(Information begins)
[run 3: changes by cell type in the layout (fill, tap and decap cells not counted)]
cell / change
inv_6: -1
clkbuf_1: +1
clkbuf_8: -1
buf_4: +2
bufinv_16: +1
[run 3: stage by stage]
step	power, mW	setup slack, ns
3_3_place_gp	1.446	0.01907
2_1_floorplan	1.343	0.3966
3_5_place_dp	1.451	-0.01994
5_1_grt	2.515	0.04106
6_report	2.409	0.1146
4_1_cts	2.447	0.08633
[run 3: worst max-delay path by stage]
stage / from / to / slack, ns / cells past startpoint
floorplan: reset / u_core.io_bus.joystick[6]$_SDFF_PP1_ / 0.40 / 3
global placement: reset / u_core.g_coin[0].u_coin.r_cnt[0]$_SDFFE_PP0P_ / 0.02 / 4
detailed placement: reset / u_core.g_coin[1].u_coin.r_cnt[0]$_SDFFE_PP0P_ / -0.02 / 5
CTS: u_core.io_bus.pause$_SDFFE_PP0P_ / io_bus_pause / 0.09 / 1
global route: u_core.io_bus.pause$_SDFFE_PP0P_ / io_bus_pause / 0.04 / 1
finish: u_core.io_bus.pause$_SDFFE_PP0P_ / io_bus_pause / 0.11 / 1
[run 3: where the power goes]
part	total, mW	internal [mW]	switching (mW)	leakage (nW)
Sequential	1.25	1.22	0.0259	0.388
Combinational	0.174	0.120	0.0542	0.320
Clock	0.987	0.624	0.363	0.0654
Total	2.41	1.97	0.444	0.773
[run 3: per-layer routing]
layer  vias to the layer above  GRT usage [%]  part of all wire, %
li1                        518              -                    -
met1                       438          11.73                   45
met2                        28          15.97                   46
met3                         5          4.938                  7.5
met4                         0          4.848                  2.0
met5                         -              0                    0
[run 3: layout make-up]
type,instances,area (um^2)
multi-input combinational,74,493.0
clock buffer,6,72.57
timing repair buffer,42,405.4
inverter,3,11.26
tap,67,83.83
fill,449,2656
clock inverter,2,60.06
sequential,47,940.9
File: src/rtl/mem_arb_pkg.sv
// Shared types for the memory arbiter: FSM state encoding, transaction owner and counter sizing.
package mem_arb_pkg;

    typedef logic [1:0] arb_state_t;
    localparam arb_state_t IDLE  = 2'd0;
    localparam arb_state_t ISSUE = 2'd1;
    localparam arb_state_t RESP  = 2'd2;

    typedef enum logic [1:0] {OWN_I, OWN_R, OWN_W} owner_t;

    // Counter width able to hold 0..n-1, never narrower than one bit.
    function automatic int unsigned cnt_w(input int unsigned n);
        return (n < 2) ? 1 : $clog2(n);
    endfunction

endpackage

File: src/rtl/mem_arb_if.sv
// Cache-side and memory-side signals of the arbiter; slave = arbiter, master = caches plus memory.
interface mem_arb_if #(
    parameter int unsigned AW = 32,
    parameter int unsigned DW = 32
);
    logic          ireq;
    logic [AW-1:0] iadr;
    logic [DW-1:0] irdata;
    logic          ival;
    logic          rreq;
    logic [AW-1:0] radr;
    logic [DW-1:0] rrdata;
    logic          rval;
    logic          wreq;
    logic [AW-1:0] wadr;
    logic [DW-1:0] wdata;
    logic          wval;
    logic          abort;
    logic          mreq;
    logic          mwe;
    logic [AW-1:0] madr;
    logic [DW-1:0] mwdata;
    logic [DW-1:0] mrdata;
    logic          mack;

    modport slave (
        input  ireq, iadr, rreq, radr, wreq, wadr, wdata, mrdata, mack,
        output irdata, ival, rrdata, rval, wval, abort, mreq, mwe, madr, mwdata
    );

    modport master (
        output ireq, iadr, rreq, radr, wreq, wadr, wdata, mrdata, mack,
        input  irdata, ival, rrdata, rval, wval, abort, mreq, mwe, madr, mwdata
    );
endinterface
(Information ends)
(Information begins)
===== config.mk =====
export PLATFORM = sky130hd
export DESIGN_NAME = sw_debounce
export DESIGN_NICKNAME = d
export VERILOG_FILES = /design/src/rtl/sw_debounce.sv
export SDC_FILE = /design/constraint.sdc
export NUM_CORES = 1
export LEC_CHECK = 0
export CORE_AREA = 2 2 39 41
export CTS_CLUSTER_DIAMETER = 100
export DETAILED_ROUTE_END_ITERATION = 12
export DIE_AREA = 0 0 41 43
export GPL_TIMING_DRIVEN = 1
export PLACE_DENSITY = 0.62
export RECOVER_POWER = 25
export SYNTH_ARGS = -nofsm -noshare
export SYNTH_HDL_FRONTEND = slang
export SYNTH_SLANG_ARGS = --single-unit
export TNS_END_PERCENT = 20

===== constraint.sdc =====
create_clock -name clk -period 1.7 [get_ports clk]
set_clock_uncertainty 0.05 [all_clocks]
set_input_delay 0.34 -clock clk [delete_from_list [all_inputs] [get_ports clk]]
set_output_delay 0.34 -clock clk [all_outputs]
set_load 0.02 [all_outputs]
(Information ends)
(Information begins)
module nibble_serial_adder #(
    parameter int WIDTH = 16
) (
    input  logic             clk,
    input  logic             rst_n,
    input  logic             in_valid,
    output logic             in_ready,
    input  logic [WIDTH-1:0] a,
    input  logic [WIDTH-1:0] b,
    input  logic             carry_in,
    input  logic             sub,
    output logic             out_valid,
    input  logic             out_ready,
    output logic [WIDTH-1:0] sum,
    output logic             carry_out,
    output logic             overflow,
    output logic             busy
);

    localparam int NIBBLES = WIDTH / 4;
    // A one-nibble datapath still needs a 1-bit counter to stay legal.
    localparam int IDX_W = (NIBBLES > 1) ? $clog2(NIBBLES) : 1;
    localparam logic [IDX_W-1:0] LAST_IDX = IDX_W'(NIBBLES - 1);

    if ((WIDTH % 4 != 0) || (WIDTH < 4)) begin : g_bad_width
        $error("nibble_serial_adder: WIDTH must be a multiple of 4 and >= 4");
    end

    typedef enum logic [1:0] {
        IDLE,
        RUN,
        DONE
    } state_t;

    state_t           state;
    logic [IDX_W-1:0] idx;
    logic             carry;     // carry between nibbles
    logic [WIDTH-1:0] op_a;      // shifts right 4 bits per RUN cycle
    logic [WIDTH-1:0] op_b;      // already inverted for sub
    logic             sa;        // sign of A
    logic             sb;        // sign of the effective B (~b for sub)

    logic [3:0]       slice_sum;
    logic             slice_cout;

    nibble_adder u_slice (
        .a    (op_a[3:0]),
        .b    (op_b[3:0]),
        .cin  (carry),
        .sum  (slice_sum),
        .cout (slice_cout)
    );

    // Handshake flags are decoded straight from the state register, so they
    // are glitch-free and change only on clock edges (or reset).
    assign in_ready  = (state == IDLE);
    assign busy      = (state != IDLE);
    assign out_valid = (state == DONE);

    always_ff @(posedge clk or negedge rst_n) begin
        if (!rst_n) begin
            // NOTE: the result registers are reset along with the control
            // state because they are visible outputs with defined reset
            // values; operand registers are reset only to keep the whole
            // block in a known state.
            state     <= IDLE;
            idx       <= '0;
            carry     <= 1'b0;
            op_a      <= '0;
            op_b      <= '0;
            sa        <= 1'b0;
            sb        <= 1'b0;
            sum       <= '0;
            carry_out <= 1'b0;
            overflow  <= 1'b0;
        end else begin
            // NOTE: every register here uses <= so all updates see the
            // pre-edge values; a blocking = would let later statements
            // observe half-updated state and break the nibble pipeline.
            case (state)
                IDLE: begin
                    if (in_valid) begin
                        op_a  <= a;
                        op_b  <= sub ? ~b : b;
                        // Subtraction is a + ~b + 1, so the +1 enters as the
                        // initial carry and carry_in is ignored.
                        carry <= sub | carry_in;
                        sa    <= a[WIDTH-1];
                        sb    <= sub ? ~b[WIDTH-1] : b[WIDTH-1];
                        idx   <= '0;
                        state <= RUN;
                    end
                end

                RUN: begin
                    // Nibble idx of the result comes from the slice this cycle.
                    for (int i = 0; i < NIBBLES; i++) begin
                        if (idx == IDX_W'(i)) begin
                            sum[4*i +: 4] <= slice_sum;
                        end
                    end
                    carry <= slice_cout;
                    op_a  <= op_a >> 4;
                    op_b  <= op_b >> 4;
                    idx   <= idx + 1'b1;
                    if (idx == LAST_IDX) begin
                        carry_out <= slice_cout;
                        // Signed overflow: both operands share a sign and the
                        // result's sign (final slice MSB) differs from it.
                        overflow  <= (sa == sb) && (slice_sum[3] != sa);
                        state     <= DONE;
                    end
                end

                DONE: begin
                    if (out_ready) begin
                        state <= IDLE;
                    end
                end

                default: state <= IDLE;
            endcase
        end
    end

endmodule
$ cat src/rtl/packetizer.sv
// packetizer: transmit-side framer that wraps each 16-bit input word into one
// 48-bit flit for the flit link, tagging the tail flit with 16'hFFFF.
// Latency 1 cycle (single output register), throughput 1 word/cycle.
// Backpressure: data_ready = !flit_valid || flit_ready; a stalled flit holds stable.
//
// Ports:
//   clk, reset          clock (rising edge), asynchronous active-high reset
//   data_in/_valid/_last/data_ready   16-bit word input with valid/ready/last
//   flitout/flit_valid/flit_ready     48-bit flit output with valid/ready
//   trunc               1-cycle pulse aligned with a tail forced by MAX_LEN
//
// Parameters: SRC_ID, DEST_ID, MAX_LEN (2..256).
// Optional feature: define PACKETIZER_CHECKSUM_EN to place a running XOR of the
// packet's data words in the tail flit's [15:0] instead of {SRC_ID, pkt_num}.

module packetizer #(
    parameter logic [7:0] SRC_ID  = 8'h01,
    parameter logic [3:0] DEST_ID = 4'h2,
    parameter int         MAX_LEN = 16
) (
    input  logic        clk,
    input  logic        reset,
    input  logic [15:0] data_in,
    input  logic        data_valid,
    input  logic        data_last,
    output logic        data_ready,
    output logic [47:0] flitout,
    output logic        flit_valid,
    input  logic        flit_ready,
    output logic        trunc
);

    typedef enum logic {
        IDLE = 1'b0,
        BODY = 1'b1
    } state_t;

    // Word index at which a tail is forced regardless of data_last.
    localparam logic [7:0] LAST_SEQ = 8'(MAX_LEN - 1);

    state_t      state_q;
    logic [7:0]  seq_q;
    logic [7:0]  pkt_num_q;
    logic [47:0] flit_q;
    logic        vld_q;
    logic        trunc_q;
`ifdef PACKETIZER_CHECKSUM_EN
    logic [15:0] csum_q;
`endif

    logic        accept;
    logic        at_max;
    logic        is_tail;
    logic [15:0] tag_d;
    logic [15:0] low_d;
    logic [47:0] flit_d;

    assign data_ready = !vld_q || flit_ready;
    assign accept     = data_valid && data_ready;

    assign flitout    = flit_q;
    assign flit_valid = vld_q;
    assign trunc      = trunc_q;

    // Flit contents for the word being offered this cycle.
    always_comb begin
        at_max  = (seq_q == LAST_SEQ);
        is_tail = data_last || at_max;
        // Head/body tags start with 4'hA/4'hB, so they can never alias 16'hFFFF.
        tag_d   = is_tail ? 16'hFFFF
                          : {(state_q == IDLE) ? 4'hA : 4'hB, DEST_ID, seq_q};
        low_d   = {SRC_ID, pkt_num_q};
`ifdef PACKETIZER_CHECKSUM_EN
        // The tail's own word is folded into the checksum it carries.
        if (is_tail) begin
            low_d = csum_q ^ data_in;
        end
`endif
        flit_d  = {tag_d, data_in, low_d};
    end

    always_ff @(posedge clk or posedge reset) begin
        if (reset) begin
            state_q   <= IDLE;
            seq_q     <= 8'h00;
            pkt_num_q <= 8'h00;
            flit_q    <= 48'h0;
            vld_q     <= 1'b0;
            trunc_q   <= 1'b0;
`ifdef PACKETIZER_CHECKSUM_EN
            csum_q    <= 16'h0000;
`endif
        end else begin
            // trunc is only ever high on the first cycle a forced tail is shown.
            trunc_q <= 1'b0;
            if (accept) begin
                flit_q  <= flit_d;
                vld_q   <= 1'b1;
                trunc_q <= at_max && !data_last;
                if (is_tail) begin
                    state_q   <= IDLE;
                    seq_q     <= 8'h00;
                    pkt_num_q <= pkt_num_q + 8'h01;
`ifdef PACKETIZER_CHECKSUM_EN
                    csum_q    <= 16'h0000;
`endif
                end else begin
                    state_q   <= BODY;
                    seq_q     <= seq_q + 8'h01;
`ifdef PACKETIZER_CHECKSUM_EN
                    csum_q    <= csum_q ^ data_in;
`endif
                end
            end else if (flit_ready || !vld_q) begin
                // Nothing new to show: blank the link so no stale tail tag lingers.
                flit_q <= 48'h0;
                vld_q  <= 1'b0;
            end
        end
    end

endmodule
(Information ends)
**Your task**
Search the records for the string "layout" and report each line that has it.

**Task answer**
[run 3: changes by cell type in the layout (fill, tap and decap cells not counted)]
[run 3: layout make-up]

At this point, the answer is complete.